┌─ Given records
This is an optimization exercise on Yosys and OpenROAD, whose aim is small area and few clock cycles, not a production implementation. Only simulation tests tie the RTL to the original design; equivalence was not proved. No activity file was given, so power comes from the tool's default toggle rates.

File: design/flow/run.sh
#!/bin/bash
# synth_recipe.tcl (not shown) runs the flow's synth.tcl, then flattens the netlist and writes it again
# the make line also repeats each setting of config.mk as NAME=value (left out here)
make -C /OpenROAD-flow-scripts/flow DESIGN_CONFIG=/design/flow/config.mk WORK_HOME=/design/flow/orfs CLKGATE_MAP_FILE= SYNTH_SCRIPT=/design/flow/synth_recipe.tcl finish
File: design/flow/constraint.sdc
create_clock -name core_clock -period 10.0 [get_ports {clk}]
set_input_delay 2.0000 -clock core_clock [delete_from_list [all_inputs] [get_ports {clk}]]
set_output_delay 2.0000 -clock core_clock [all_outputs]
set_load 0.01 [all_outputs]
File: design/flow/config.mk
export PLATFORM = sky130hd
export DESIGN_NAME = nonogram_solver
export DESIGN_NICKNAME = nonogram_solver
export VERILOG_FILES = /design/flow/design.v
export SDC_FILE = /design/flow/constraint.sdc
export NUM_CORES = 4
export LEC_CHECK = 0
export CAP_MARGIN = 20
export CORE_MARGIN = 2
export CORE_UTILIZATION = 40
export SLEW_MARGIN = 20
File: design/flow/design.v
package nonogram_pkg;
    localparam int MAX_DIM    = 8;
    localparam int NUM_LINES  = 2 * MAX_DIM;     
    localparam int LINE_IDX_W = 4;
    localparam int DIM_W      = 4;               
    typedef logic [MAX_DIM-1:0] pattern_t;
    typedef logic [LINE_IDX_W-1:0] line_idx_t;
    typedef logic [MAX_DIM*MAX_DIM-1:0] board_t;
    typedef struct packed {
        pattern_t known;
        pattern_t assigned;
    } line_view_t;
    typedef struct packed {
        line_idx_t line;
        pattern_t  ones;     
        pattern_t  zeros;    
    } line_update_t;
endpackage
└─
• _Exercise prompt_:
When the line containing "create_clock -name core_clock" is reached, include it and stop. Until then, output each line of the entries exactly as given, starting from the first.

• _Task answer_:
This is an optimization exercise on Yosys and OpenROAD, whose aim is small area and few clock cycles, not a production implementation. Only simulation tests tie the RTL to the original design; equivalence was not proved. No activity file was given, so power comes from the tool's default toggle rates.

File: design/flow/run.sh
#!/bin/bash
# synth_recipe.tcl (not shown) runs the flow's synth.tcl, then flattens the netlist and writes it again
# the make line also repeats each setting of config.mk as NAME=value (left out here)
make -C /OpenROAD-flow-scripts/flow DESIGN_CONFIG=/design/flow/config.mk WORK_HOME=/design/flow/orfs CLKGATE_MAP_FILE= SYNTH_SCRIPT=/design/flow/synth_recipe.tcl finish
File: design/flow/constraint.sdc
create_clock -name core_clock -period 10.0 [get_ports {clk}]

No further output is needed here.